ACTIVITY — Begin at the top of the records and copy each line exactly. The line containing "worstSetupEndpointType = register" is the last one to include.

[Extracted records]
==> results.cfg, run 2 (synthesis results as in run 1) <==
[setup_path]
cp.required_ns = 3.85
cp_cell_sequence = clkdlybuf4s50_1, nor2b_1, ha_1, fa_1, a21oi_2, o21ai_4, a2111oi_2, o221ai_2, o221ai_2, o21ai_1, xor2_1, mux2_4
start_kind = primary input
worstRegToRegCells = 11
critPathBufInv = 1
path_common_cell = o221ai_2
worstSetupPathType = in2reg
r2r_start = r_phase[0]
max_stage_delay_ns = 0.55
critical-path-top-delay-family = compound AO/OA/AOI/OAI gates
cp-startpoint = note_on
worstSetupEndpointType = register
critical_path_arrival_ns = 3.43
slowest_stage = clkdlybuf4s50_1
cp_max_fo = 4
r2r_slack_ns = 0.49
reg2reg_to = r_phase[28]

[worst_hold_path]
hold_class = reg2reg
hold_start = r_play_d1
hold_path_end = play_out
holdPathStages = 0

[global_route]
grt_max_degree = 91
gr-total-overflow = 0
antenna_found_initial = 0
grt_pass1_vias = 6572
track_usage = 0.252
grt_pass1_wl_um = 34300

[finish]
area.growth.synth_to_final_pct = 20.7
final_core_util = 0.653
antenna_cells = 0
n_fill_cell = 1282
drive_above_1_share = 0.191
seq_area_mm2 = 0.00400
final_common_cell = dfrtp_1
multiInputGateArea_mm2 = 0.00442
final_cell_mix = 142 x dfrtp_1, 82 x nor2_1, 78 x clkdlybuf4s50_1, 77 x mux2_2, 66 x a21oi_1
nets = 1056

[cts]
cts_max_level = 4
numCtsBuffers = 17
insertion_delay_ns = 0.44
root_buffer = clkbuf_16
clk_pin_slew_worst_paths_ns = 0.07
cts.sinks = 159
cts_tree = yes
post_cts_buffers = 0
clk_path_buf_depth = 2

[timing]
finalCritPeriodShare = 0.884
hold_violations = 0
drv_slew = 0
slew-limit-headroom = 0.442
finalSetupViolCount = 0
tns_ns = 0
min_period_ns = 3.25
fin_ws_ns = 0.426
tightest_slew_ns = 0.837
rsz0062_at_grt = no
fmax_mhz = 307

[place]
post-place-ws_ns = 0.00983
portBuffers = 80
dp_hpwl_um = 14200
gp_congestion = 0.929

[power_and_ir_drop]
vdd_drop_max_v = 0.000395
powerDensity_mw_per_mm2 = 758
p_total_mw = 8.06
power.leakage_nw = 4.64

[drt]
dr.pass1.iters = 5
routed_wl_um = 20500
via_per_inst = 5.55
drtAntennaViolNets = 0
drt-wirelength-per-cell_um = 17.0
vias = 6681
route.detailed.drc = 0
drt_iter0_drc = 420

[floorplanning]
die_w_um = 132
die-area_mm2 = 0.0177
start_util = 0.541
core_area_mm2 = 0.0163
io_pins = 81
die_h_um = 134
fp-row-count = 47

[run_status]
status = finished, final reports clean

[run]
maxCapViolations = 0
## src/rtl/counter_modn_tap.sv

```systemverilog
// counter_modn_tap
//   Parametrised modulo-N step counter for the encoder path. Counts encoder
//   strobes up or down over 0..MODULUS-1, either wrapping or stopping at the
//   terminal value (one-shot). Emits a one-cycle pgt pulse when a step lands
//   on TAP and a one-cycle tc pulse when a step lands on the terminal value.
//
//   Parameters
//     WIDTH    counter width, 2**WIDTH >= MODULUS
//     MODULUS  number of count states, >= 2
//     TAP      count value that fires pgt, < MODULUS
//
//   Ports
//     clk      in   rising-edge clock
//     clear    in   asynchronous active-low reset
//     en       in   step enable, one step per cycle
//     up       in   direction, 1 = up, 0 = down
//     wrap     in   1 = modular wrap, 0 = one-shot
//     restart  in   synchronous reload to start(up), priority over en
//     count    out  current count
//     pgt      out  one-cycle pulse when a step lands on TAP
//     tc       out  one-cycle pulse when a step lands on term(up)
//     done     out  high while the one-shot is finished
module counter_modn_tap #(
  parameter int WIDTH   = 3,
  parameter int MODULUS = 7,
  parameter int TAP     = 4
) (
  input  logic             clk,
  input  logic             clear,
  input  logic             en,
  input  logic             up,
  input  logic             wrap,
  input  logic             restart,
  output logic [WIDTH-1:0] count,
  output logic             pgt,
  output logic             tc,
  output logic             done
);

  if ((MODULUS < 2) || (TAP < 0) || (TAP >= MODULUS) ||
      ((longint'(1) << WIDTH) < longint'(MODULUS))) begin : g_bad_params
    $error("counter_modn_tap: illegal WIDTH/MODULUS/TAP combination");
  end

  localparam logic [WIDTH-1:0] MaxV = WIDTH'(MODULUS - 1);
  localparam logic [WIDTH-1:0] TapV = WIDTH'(TAP);

  typedef enum logic {
    RUN,
    DONE
  } state_e;

  state_e           state_q, state_d;
  logic [WIDTH-1:0] count_q, count_d;
  logic             pgt_q, pgt_d;
  logic             tc_q, tc_d;
  logic             done_q, done_d;

  logic [WIDTH-1:0] term_v;
  logic [WIDTH-1:0] start_v;
  logic [WIDTH-1:0] step_v;

  always_comb begin
    term_v  = up ? MaxV : '0;
    start_v = up ? '0 : MaxV;
    step_v  = up ? (count_q + WIDTH'(1)) : (count_q - WIDTH'(1));
  end

  always_comb begin
    state_d = state_q;
    count_d = count_q;
    pgt_d   = 1'b0;
    tc_d    = 1'b0;
    done_d  = done_q;

    if (restart) begin
      // Reload never pulses, even when start equals TAP or terminal.
      count_d = start_v;
      state_d = RUN;
      done_d  = 1'b0;
    end else if (en) begin
      unique case (state_q)
        RUN: begin
          if (count_q != term_v) begin
            count_d = step_v;
            pgt_d   = (step_v == TapV);
            if (step_v == term_v) begin
              tc_d = 1'b1;
              if (!wrap) begin
                state_d = DONE;
                done_d  = 1'b1;
              end
            end
          end else if (wrap) begin
            // Wrap lands on start(up), which differs from term(up): no tc.
            count_d = start_v;
            pgt_d   = (start_v == TapV);
          end else begin
            // Already at terminal in one-shot mode (e.g. direction changed).
            state_d = DONE;
            done_d  = 1'b1;
          end
        end
        DONE: begin
        end
        default: begin
          state_d = RUN;
        end
      endcase
    end
  end

  always_ff @(posedge clk or negedge clear) begin
    if (!clear) begin
      state_q <= RUN;
      count_q <= '0;
      pgt_q   <= 1'b0;
      tc_q    <= 1'b0;
      done_q  <= 1'b0;
    end else begin
      state_q <= state_d;
      count_q <= count_d;
      pgt_q   <= pgt_d;
      tc_q    <= tc_d;
      done_q  <= done_d;
    end
  end

  assign count = count_q;
  assign pgt   = pgt_q;
  assign tc    = tc_q;
  assign done  = done_q;

endmodule

```

## config.mk

```make
export PLATFORM = sky130hd
export DESIGN_NAME = counter_modn_tap
export DESIGN_NICKNAME = d
export VERILOG_FILES = /design/src/rtl/counter_modn_tap.sv
export SDC_FILE = /design/constraint.sdc
export NUM_CORES = 1
export LEC_CHECK = 0
export ABC_AREA = 1
export BUFFER_PORTS_ARGS = -buffer_cell sky130_fd_sc_hd__buf_2
export CORE_UTILIZATION = 23
export DETAILED_ROUTE_END_ITERATION = 12
export PLACE_DENSITY_LB_ADDON = 0.25
export SYNTH_ARGS = -nofsm -noshare
export SYNTH_HDL_FRONTEND = slang
export SYNTH_SLANG_ARGS = --single-unit
```

## constraint.sdc

```tcl
create_clock -name clk -period 3.6 [get_ports clk]
set_clock_uncertainty 0.1 [all_clocks]
set_input_delay 0.36 -clock clk [delete_from_list [all_inputs] [get_ports clk]]
set_output_delay 0.36 -clock clk [all_outputs]
set_load 0.005 [all_outputs]
```
[src/flat_wrapper.sv]
// flat-port wrapper written by rule: the top's interface ports become plain ports
module hazard_unit_flat 
#(
  parameter int WAIT_MAX = 255,
  parameter int CNT_W    = 32
)
  (CLK, RST, hz_id_rs, hz_id_rt, hz_id_uses_rs, hz_id_uses_rt, hz_ex_memread, hz_ex_wsel, hz_mem_dREN, hz_mem_dWEN, hz_dhit, hz_ihit, hz_mem_branch_taken, hz_wb_halt, hz_pc_en, hz_ifid_en, hz_idex_en, hz_exmem_en, hz_memwb_en, hz_ifid_flush, hz_idex_flush, hz_exmem_flush, hz_halted, hz_timeout, hz_stall_cnt, hz_flush_cnt);
  hazard_unit_if #(.CNT_W(CNT_W)) hz_i ();
  input logic CLK;
  input logic RST;
  input wire logic [$bits(hz_i.id_rs)-1:0] hz_id_rs;
  input wire logic [$bits(hz_i.id_rt)-1:0] hz_id_rt;
  input wire logic [$bits(hz_i.id_uses_rs)-1:0] hz_id_uses_rs;
  input wire logic [$bits(hz_i.id_uses_rt)-1:0] hz_id_uses_rt;
  input wire logic [$bits(hz_i.ex_memread)-1:0] hz_ex_memread;
  input wire logic [$bits(hz_i.ex_wsel)-1:0] hz_ex_wsel;
  input wire logic [$bits(hz_i.mem_dREN)-1:0] hz_mem_dREN;
  input wire logic [$bits(hz_i.mem_dWEN)-1:0] hz_mem_dWEN;
  input wire logic [$bits(hz_i.dhit)-1:0] hz_dhit;
  input wire logic [$bits(hz_i.ihit)-1:0] hz_ihit;
  input wire logic [$bits(hz_i.mem_branch_taken)-1:0] hz_mem_branch_taken;
  input wire logic [$bits(hz_i.wb_halt)-1:0] hz_wb_halt;
  output wire logic [$bits(hz_i.pc_en)-1:0] hz_pc_en;
  output wire logic [$bits(hz_i.ifid_en)-1:0] hz_ifid_en;
  output wire logic [$bits(hz_i.idex_en)-1:0] hz_idex_en;
  output wire logic [$bits(hz_i.exmem_en)-1:0] hz_exmem_en;
  output wire logic [$bits(hz_i.memwb_en)-1:0] hz_memwb_en;
  output wire logic [$bits(hz_i.ifid_flush)-1:0] hz_ifid_flush;
  output wire logic [$bits(hz_i.idex_flush)-1:0] hz_idex_flush;
  output wire logic [$bits(hz_i.exmem_flush)-1:0] hz_exmem_flush;
  output wire logic [$bits(hz_i.halted)-1:0] hz_halted;
  output wire logic [$bits(hz_i.timeout)-1:0] hz_timeout;
  output wire logic [$bits(hz_i.stall_cnt)-1:0] hz_stall_cnt;
  output wire logic [$bits(hz_i.flush_cnt)-1:0] hz_flush_cnt;
  assign hz_i.id_rs = hz_id_rs;
  assign hz_i.id_rt = hz_id_rt;
  assign hz_i.id_uses_rs = hz_id_uses_rs;
  assign hz_i.id_uses_rt = hz_id_uses_rt;
  assign hz_i.ex_memread = hz_ex_memread;
  assign hz_i.ex_wsel = hz_ex_wsel;
  assign hz_i.mem_dREN = hz_mem_dREN;
  assign hz_i.mem_dWEN = hz_mem_dWEN;
  assign hz_i.dhit = hz_dhit;
  assign hz_i.ihit = hz_ihit;
  assign hz_i.mem_branch_taken = hz_mem_branch_taken;
  assign hz_i.wb_halt = hz_wb_halt;
  assign hz_pc_en = hz_i.pc_en;
  assign hz_ifid_en = hz_i.ifid_en;
  assign hz_idex_en = hz_i.idex_en;
  assign hz_exmem_en = hz_i.exmem_en;
  assign hz_memwb_en = hz_i.memwb_en;
  assign hz_ifid_flush = hz_i.ifid_flush;
  assign hz_idex_flush = hz_i.idex_flush;
  assign hz_exmem_flush = hz_i.exmem_flush;
  assign hz_halted = hz_i.halted;
  assign hz_timeout = hz_i.timeout;
  assign hz_stall_cnt = hz_i.stall_cnt;
  assign hz_flush_cnt = hz_i.flush_cnt;
  hazard_unit #(.WAIT_MAX(WAIT_MAX), .CNT_W(CNT_W)) u_core (.CLK(CLK), .RST(RST), .hz(hz_i));
endmodule
<file path="src/rtl/daa_booth_mac_if.sv">
// Pair-stream / result handshake bundle for the Booth/DAA MAC.
// The master side is the producer/consumer; the slave side is the MAC itself.
interface daa_booth_mac_if #(
    parameter int IN_W  = 4,
    parameter int ACC_W = 10,
    parameter int EXP_W = 3,
    parameter int CNT_W = 6
);
    logic             clear;
    logic             signed_en;
    logic             in_valid;
    logic             in_ready;
    logic [IN_W-1:0]  act;
    logic [2:0]       w;
    logic             last;
    logic             out_valid;
    logic             out_ready;
    logic [ACC_W-1:0] out_acc;
    logic [EXP_W-1:0] out_exp;
    logic [CNT_W-1:0] out_cnt;
    logic             out_sat;

    modport master (
        output clear, signed_en, in_valid, act, w, last, out_ready,
        input  in_ready, out_valid, out_acc, out_exp, out_cnt, out_sat
    );

    modport slave (
        input  clear, signed_en, in_valid, act, w, last, out_ready,
        output in_ready, out_valid, out_acc, out_exp, out_cnt, out_sat
    );
endinterface

</file>
<file path="src/rtl/daa_booth_mac.sv">
// Framed radix-4 Booth MAC with dynamic accumulator alignment: on overflow the
// mantissa is halved and a shared exponent bumped; saturates once exponent is spent.
module daa_booth_mac #(
    parameter int IN_W  = 4,
    parameter int ACC_W = 10,
    parameter int EXP_W = 3,
    parameter int CNT_W = 6
) (
    input logic            clk,
    input logic            rst,
    daa_booth_mac_if.slave bus
);
    typedef enum logic [1:0] {IDLE, ACC, DONE} state_t;

    localparam logic [EXP_W-1:0] MAX_SHIFT = '1;
    localparam logic [CNT_W-1:0] CNT_MAX   = '1;
    localparam logic [ACC_W-1:0] ACC_MIN   = {1'b1, {(ACC_W-1){1'b0}}};
    localparam logic [ACC_W-1:0] ACC_MAX   = {1'b0, {(ACC_W-1){1'b1}}};

    state_t           state_q, state_d;
    logic [ACC_W-1:0] acc_q, acc_d;
    logic [EXP_W-1:0] exp_q, exp_d;
    logic [CNT_W-1:0] cnt_q, cnt_d;
    logic             sat_q, sat_d;

    logic [IN_W:0]          a_ext;
    logic signed [IN_W+1:0] a2, p, p_sh;
    logic [ACC_W:0]         pa, s;
    logic                   ovf, in_rdy, accept;

    // Product path: |d*act| always fits IN_W+2 bits since the unsigned case
    // never reaches -2^IN_W, so negation cannot wrap.
    always_comb begin
        a_ext = bus.signed_en ? {bus.act[IN_W-1], bus.act} : {1'b0, bus.act};
        a2    = {a_ext[IN_W], a_ext};
        case (bus.w)
            3'b001, 3'b010: p = a2;
            3'b011:         p = {a_ext, 1'b0};
            3'b100:         p = '0 - {a_ext, 1'b0};
            3'b101, 3'b110: p = '0 - a2;
            default:        p = '0;
        endcase
        p_sh = p >>> exp_q;
        pa   = {{(ACC_W-IN_W-1){p_sh[IN_W+1]}}, p_sh};
        s    = {acc_q[ACC_W-1], acc_q} + pa;
        ovf  = s[ACC_W] ^ s[ACC_W-1];
    end

    assign in_rdy        = (state_q != DONE);
    assign accept        = bus.in_valid & in_rdy;
    assign bus.in_ready  = in_rdy;
    assign bus.out_valid = (state_q == DONE);
    assign bus.out_acc   = acc_q;
    assign bus.out_exp   = exp_q;
    assign bus.out_cnt   = cnt_q;
    assign bus.out_sat   = sat_q;

    always_comb begin
        state_d = state_q;
        acc_d   = acc_q;
        exp_d   = exp_q;
        cnt_d   = cnt_q;
        sat_d   = sat_q;
        case (state_q)
            IDLE, ACC: begin
                if (accept) begin
                    if (!ovf) begin
                        acc_d = s[ACC_W-1:0];
                    end else if (exp_q != MAX_SHIFT) begin
                        acc_d = s[ACC_W:1];
                        exp_d = exp_q + EXP_W'(1);
                    end else begin
                        acc_d = s[ACC_W] ? ACC_MIN : ACC_MAX;
                        sat_d = 1'b1;
                    end
                    if (cnt_q != CNT_MAX) cnt_d = cnt_q + CNT_W'(1);
                    state_d = bus.last ? DONE : ACC;
                end
            end
            DONE: begin
                if (bus.out_ready) begin
                    state_d = IDLE;
                    acc_d   = '0;
                    exp_d   = '0;
                    cnt_d   = '0;
                    sat_d   = 1'b0;
                end
            end
            default: state_d = IDLE;
        endcase
        if (bus.clear) begin
            state_d = IDLE;
            acc_d   = '0;
            exp_d   = '0;
            cnt_d   = '0;
            sat_d   = 1'b0;
        end
    end

    always_ff @(posedge clk or negedge rst) begin
        if (!rst) begin
            state_q <= IDLE;
            acc_q   <= '0;
            exp_q   <= '0;
            cnt_q   <= '0;
            sat_q   <= 1'b0;
        end else begin
            state_q <= state_d;
            acc_q   <= acc_d;
            exp_q   <= exp_d;
            cnt_q   <= cnt_d;
            sat_q   <= sat_d;
        end
    end
endmodule
</file>
<file path="src/flat_wrapper.sv">
// flat-port wrapper written by rule: the top's interface ports become plain ports
module daa_booth_mac_flat 
#(
    parameter int IN_W  = 4,
    parameter int ACC_W = 10,
    parameter int EXP_W = 3,
    parameter int CNT_W = 6
)
  (clk, rst, bus_clear, bus_signed_en, bus_in_valid, bus_act, bus_w, bus_last, bus_out_ready, bus_in_ready, bus_out_valid, bus_out_acc, bus_out_exp, bus_out_cnt, bus_out_sat);
  daa_booth_mac_if #(.IN_W(IN_W), .ACC_W(ACC_W), .EXP_W(EXP_W), .CNT_W(CNT_W)) bus_i ();
  input logic clk;
  input logic rst;
  input wire logic [$bits(bus_i.clear)-1:0] bus_clear;
  input wire logic [$bits(bus_i.signed_en)-1:0] bus_signed_en;
  input wire logic [$bits(bus_i.in_valid)-1:0] bus_in_valid;
  input wire logic [$bits(bus_i.act)-1:0] bus_act;
  input wire logic [$bits(bus_i.w)-1:0] bus_w;
  input wire logic [$bits(bus_i.last)-1:0] bus_last;
  input wire logic [$bits(bus_i.out_ready)-1:0] bus_out_ready;
  output wire logic [$bits(bus_i.in_ready)-1:0] bus_in_ready;
  output wire logic [$bits(bus_i.out_valid)-1:0] bus_out_valid;
  output wire logic [$bits(bus_i.out_acc)-1:0] bus_out_acc;
  output wire logic [$bits(bus_i.out_exp)-1:0] bus_out_exp;
  output wire logic [$bits(bus_i.out_cnt)-1:0] bus_out_cnt;
  output wire logic [$bits(bus_i.out_sat)-1:0] bus_out_sat;
  assign bus_i.clear = bus_clear;
  assign bus_i.signed_en = bus_signed_en;
  assign bus_i.in_valid = bus_in_valid;
  assign bus_i.act = bus_act;
  assign bus_i.w = bus_w;
  assign bus_i.last = bus_last;
  assign bus_i.out_ready = bus_out_ready;
  assign bus_in_ready = bus_i.in_ready;
  assign bus_out_valid = bus_i.out_valid;
  assign bus_out_acc = bus_i.out_acc;
  assign bus_out_exp = bus_i.out_exp;
  assign bus_out_cnt = bus_i.out_cnt;
  assign bus_out_sat = bus_i.out_sat;
  daa_booth_mac #(.IN_W(IN_W), .ACC_W(ACC_W), .EXP_W(EXP_W), .CNT_W(CNT_W)) u_core (.clk(clk), .rst(rst), .bus(bus_i));
endmodule
</file>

ANSWER SPACE —
==> results.cfg, run 2 (synthesis results as in run 1) <==
[setup_path]
cp.required_ns = 3.85
cp_cell_sequence = clkdlybuf4s50_1, nor2b_1, ha_1, fa_1, a21oi_2, o21ai_4, a2111oi_2, o221ai_2, o221ai_2, o21ai_1, xor2_1, mux2_4
start_kind = primary input
worstRegToRegCells = 11
critPathBufInv = 1
path_common_cell = o221ai_2
worstSetupPathType = in2reg
r2r_start = r_phase[0]
max_stage_delay_ns = 0.55
critical-path-top-delay-family = compound AO/OA/AOI/OAI gates
cp-startpoint = note_on
worstSetupEndpointType = register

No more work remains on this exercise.